Assigned task ▸ Pull out each line of the data that includes the word "under".
____ Material supplied
This design comes from an exercise in tuning for small area, a short achievable clock period and few clock cycles per item on the open sky130 flow, not from production work. The RTL was checked by simulation tests, not by an equivalence proof against the original design. Power figures rest on the tool's default switching activity, not on a simulated workload.

## jet_region_cut
module jet_region_cut (
  input  logic        clk,
  input  logic        rst_n,
  input  logic        in_valid,
  output logic        in_ready,
  input  logic [56:0] in_data,
  output logic        out_valid,
  input  logic        out_ready,
  output logic [21:0] out_data,
  input  logic        psel,
  input  logic        penable,
  input  logic        pwrite,
  input  logic [5:0]  paddr,
  input  logic [63:0] pwdata,
  output logic [63:0] prdata,
  output logic        pready
);
  jrc_pkg::jrc_in_t  in_s;
  jrc_pkg::jrc_out_t out_s;
  assign in_s     = in_data;
  assign out_data = out_s;
  fuzzy_jet_region_cut_unit u_unit (
    .clk       (clk),
    .rst_n     (rst_n),
    .in_valid  (in_valid),
    .in_ready  (in_ready),
    .in_data   (in_s),
    .out_valid (out_valid),
    .out_ready (out_ready),
    .out_data  (out_s),
    .psel      (psel),
    .penable   (penable),
    .pwrite    (pwrite),
    .paddr     (paddr),
    .pwdata    (pwdata),
    .prdata    (prdata),
    .pready    (pready)
  );
endmodule
==> flow/config.mk <==
export PLATFORM = sky130hd
export DESIGN_NAME = jet_region_cut
export DESIGN_NICKNAME = jet_region_cut
export VERILOG_FILES = /design/flow/design.v
export SDC_FILE = /design/flow/constraint.sdc
export NUM_CORES = 4
export LEC_CHECK = 0
export ABC_AREA = 1
export CAP_MARGIN = 20
export CORE_MARGIN = 2
export CORE_UTILIZATION = 40
export CTS_BUF_LIST = sky130_fd_sc_hd__clkbuf_8
export CTS_CLUSTER_SIZE = 30
export SLEW_MARGIN = 20
==> flow/constraint.sdc <==
create_clock -name core_clock -period 12.5 [get_ports {clk}]
set_input_delay 2.5000 -clock core_clock [delete_from_list [all_inputs] [get_ports {clk}]]
set_output_delay 2.5000 -clock core_clock [all_outputs]
set_load 0.01 [all_outputs]
standard.sh (not shown) runs the stock make flow with config.mk's settings and CLKGATE_MAP_FILE= SYNTH_SCRIPT=/design/flow/synth_recipe.tcl, a recipe that flattens the netlist after the stock synthesis.
==> flow/flow/run.sh <==
#!/bin/bash
# The standard layout (standard.sh: the standard synthesis, floorplan, placement,
# CTS, routing and finish) with two changes:
#  - ORFS's timing repair aims 6 ns under the clock period, not at most 5 ns;
#  - the buffers ABC put in the synthesized netlist are removed at floorplan
#    (REMOVE_ABC_BUFFERS=1), leaving buffering to the resizer;
#  - every input and output port still gets its own buffer (buffer_ports), but the
#    buffer is sky130_fd_sc_hd__buf_2 instead of the clkdlybuf4s50_1 it picks itself.
# The full make output goes to standard_flow.log here; ORFS's own logs are under orfs/logs.
set -euo pipefail
bash standard.sh SETUP_SLACK_MARGIN=6 REMOVE_ABC_BUFFERS=1 "BUFFER_PORTS_ARGS=-buffer_cell sky130_fd_sc_hd__buf_2" finish > standard_flow.log 2>&1
The first run went through all stages and came out clean.
Testbench counts at the start, summed over its fixed seeds: cycles 9,448, items 7,756.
________
Response below ▸
#  - ORFS's timing repair aims 6 ns under the clock period, not at most 5 ns;
# The full make output goes to standard_flow.log here; ORFS's own logs are under orfs/logs.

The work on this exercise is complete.